In terms of NextGen air-traffic-control technology, U.S. airports are ready for takeoff, but the industry is still waiting on the tarmac for progress on a key goal: raising the per-ticket passenger facility charge (PFC) to $8.50 from $4.50, to fund infrastructure projects.

Noting that, in the past five years, $5 billion has been invested in NextGen technologies nationwide, Edward Bolton Jr., the Federal Aviation Administration's NextGen assistant administrator, said, "This is a make or break time in the history of the program. The bottom line is … we are at a crossroad."

At the Airports Council International-North America annual conference this month in Atlanta, Bolton said modernization efforts are at the midway point, with the last piece—installation of an airborne collision-avoidance system—due by 2020. "In 2015, from an infrastructure perspective, we will see significant changes," he added.

Mario Diaz, the Houston aviation chief who moderated the panel, noted that, in July at his airports, 62 flight operations were altered overnight to optimize descent patterns, which could save them 3 million gallons of fuel a year.

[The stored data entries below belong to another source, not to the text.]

===== config.mk =====
export PLATFORM = sky130hd
export DESIGN_NAME = seg_scan_arbiter
export DESIGN_NICKNAME = d
export VERILOG_FILES = /design/src/rtl/seg_scan_arbiter.sv
export SDC_FILE = /design/constraint.sdc
export NUM_CORES = 1
export LEC_CHECK = 0
export ABC_AREA = 0
export CAP_MARGIN = 20
export CORE_MARGIN = 2
export CORE_UTILIZATION = 30
export CTS_CLUSTER_SIZE = 20
export DETAILED_ROUTE_END_ITERATION = 12
export MAX_ROUTING_LAYER = met4
export PLACE_DENSITY_LB_ADDON = 0.25
export SLEW_MARGIN = 0
export SYNTH_ARGS = -nofsm -noshare
export SYNTH_HDL_FRONTEND = slang
export SYNTH_SLANG_ARGS = --single-unit

===== constraint.sdc =====
create_clock -name clk_1k -period 4.55 [get_ports clk_1k]
set_input_delay 0.6825 -clock clk_1k [delete_from_list [all_inputs] [get_ports clk_1k]]
set_output_delay 0.6825 -clock clk_1k [all_outputs]
set_load 0.02 [all_outputs]
File: src/rtl/vga_sync_monitor.sv
// vga_sync_monitor
// Watches active-low hsync/vsync and the active strobe from a VGA timing
// source in the same clock domain. Recovers pixel/line position, measures
// line length, lines per frame and active width, and runs a lock FSM that
// compares the measurements against the nominal totals.

module vga_sync_monitor #(
  parameter int unsigned H_TOTAL     = 800,
  parameter int unsigned V_TOTAL     = 525,
  parameter int unsigned LOCK_FRAMES = 2
) (
  input  logic        clk_i,
  input  logic        rst_i,
  input  logic        hsync_i,
  input  logic        vsync_i,
  input  logic        active_i,
  output logic [14:0] h_cnt_o,
  output logic [14:0] v_cnt_o,
  output logic [14:0] line_len_o,
  output logic [14:0] frame_lines_o,
  output logic [14:0] active_width_o,
  output logic        locked_o,
  output logic        err_o,
  output logic        new_frame_o
);

  localparam logic [14:0] CNT_MAX     = 15'h7FFF;
  localparam logic [14:0] H_TOTAL_C   = 15'(H_TOTAL);
  localparam logic [14:0] V_TOTAL_C   = 15'(V_TOTAL);
  localparam logic [14:0] H_TIMEOUT_C = 15'(2 * H_TOTAL - 1);
  localparam logic [3:0]  LOCK_FRM_C  = 4'(LOCK_FRAMES);

  typedef enum logic [1:0] {
    SEARCH  = 2'd0,
    MEASURE = 2'd1,
    LOCKED  = 2'd2
  } state_e;

  // Saturating increment: sticks at the all-ones value, never wraps.
  function automatic logic [14:0] sat_inc(input logic [14:0] val);
    logic [14:0] res;
    if (val == CNT_MAX) begin
      res = val;
    end else begin
      res = val + 15'd1;
    end
    return res;
  endfunction

  // Registers and their next-state values
  logic        hs_q, vs_q;
  logic [14:0] h_cnt_q, h_cnt_d;
  logic [14:0] v_cnt_q, v_cnt_d;
  logic [14:0] a_cnt_q, a_cnt_d;
  logic [14:0] line_len_q, line_len_d;
  logic [14:0] frame_lines_q, frame_lines_d;
  logic [14:0] active_width_q, active_width_d;
  state_e      state_q, state_d;
  logic [3:0]  good_q, good_d;
  logic        locked_q, locked_d;
  logic        err_q, err_d;
  logic        new_frame_q, new_frame_d;

  // Combinational helpers
  logic        hs_fall_s, vs_fall_s;
  logic [14:0] line_load_s, frame_load_s;
  logic        line_bad_s, frame_bad_s, timeout_s, fail_s;
  logic [3:0]  good_inc_s;

  // Edge detection and the values the checks compare against.
  always_comb begin
    hs_fall_s    = hs_q & ~hsync_i;
    vs_fall_s    = vs_q & ~vsync_i;
    line_load_s  = h_cnt_q + 15'd1;
    frame_load_s = v_cnt_q + {14'd0, hs_fall_s};
    line_bad_s   = hs_fall_s & (line_load_s != H_TOTAL_C);
    frame_bad_s  = vs_fall_s & (frame_load_s != V_TOTAL_C);
    // A missing hsync is flagged once, when the count reaches twice a line.
    timeout_s    = ~hs_fall_s & (h_cnt_q == H_TIMEOUT_C);
    fail_s       = line_bad_s | frame_bad_s | timeout_s;
    good_inc_s   = good_q + 4'd1;
  end

  // Horizontal measurement: position, line length and active width.
  always_comb begin
    h_cnt_d        = sat_inc(h_cnt_q);
    line_len_d     = line_len_q;
    active_width_d = active_width_q;
    a_cnt_d        = a_cnt_q;
    if (hs_fall_s) begin
      h_cnt_d        = 15'd0;
      line_len_d     = line_load_s;
      active_width_d = a_cnt_q;
      // The fall cycle itself belongs to the new line.
      a_cnt_d        = {14'd0, active_i};
    end else if (active_i) begin
      a_cnt_d = sat_inc(a_cnt_q);
    end else begin
      a_cnt_d = a_cnt_q;
    end
  end

  // Vertical measurement: line position and lines per frame.
  always_comb begin
    v_cnt_d       = v_cnt_q;
    frame_lines_d = frame_lines_q;
    if (vs_fall_s) begin
      // vsync wins over a coincident hsync; that hsync still counts toward the frame.
      v_cnt_d       = 15'd0;
      frame_lines_d = frame_load_s;
    end else if (hs_fall_s) begin
      v_cnt_d = sat_inc(v_cnt_q);
    end else begin
      v_cnt_d = v_cnt_q;
    end
  end

  // Lock FSM next-state and pulse outputs.
  always_comb begin
    state_d     = state_q;
    good_d      = good_q;
    err_d       = 1'b0;
    new_frame_d = 1'b0;
    case (state_q)
      SEARCH: begin
        // No checks here: the first measurements after reset are partial.
        if (vs_fall_s) begin
          state_d = MEASURE;
          good_d  = 4'd0;
        end else begin
          state_d = SEARCH;
        end
      end
      MEASURE: begin
        if (fail_s) begin
          state_d = SEARCH;
          err_d   = 1'b1;
        end else if (vs_fall_s) begin
          good_d = good_inc_s;
          if (good_inc_s == LOCK_FRM_C) begin
            state_d = LOCKED;
          end else begin
            state_d = MEASURE;
          end
        end else begin
          state_d = MEASURE;
        end
      end
      LOCKED: begin
        if (fail_s) begin
          state_d = SEARCH;
          err_d   = 1'b1;
        end else if (vs_fall_s) begin
          state_d     = LOCKED;
          new_frame_d = 1'b1;
        end else begin
          state_d = LOCKED;
        end
      end
      default: begin
        state_d = SEARCH;
        good_d  = 4'd0;
      end
    endcase
    locked_d = (state_d == LOCKED);
  end

  // State and measurement registers; reset clears everything immediately.
  always_ff @(posedge clk_i or posedge rst_i) begin
    if (rst_i) begin
      hs_q           <= 1'b1;
      vs_q           <= 1'b1;
      h_cnt_q        <= 15'd0;
      v_cnt_q        <= 15'd0;
      a_cnt_q        <= 15'd0;
      line_len_q     <= 15'd0;
      frame_lines_q  <= 15'd0;
      active_width_q <= 15'd0;
      state_q        <= SEARCH;
      good_q         <= 4'd0;
      locked_q       <= 1'b0;
      err_q          <= 1'b0;
      new_frame_q    <= 1'b0;
    end else begin
      hs_q           <= hsync_i;
      vs_q           <= vsync_i;
      h_cnt_q        <= h_cnt_d;
      v_cnt_q        <= v_cnt_d;
      a_cnt_q        <= a_cnt_d;
      line_len_q     <= line_len_d;
      frame_lines_q  <= frame_lines_d;
      active_width_q <= active_width_d;
      state_q        <= state_d;
      good_q         <= good_d;
      locked_q       <= locked_d;
      err_q          <= err_d;
      new_frame_q    <= new_frame_d;
    end
  end

  assign h_cnt_o        = h_cnt_q;
  assign v_cnt_o        = v_cnt_q;
  assign line_len_o     = line_len_q;
  assign frame_lines_o  = frame_lines_q;
  assign active_width_o = active_width_q;
  assign locked_o       = locked_q;
  assign err_o          = err_q;
  assign new_frame_o    = new_frame_q;

endmodule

The challenge to completing NextGen, observed Steve Dickson, senior vice president of flight operations for Delta Air Lines, is "keeping the public attention on a multiyear program for funding."

But when it comes to the PFC issue, the airlines are still at odds with airport infrastructure managers. "The airlines have been making the case that the PFC is a tax," said Mark Reis, ACI-NA chair. To convince Congress otherwise, ACI-NA is trying to build a coalition that extends beyond the aviation industry to include construction contractors, retailers and security providers, he added.

ACI-NA hopes to make the message clear to new members of Congress, especially tax-hike-shy GOPers. "Our message has to be more tailored than it was in the past," said ACI-NA President and CEO Kevin Burke. Part of that message is to emphasize the industry's 7% contribution to the national GDP, he said.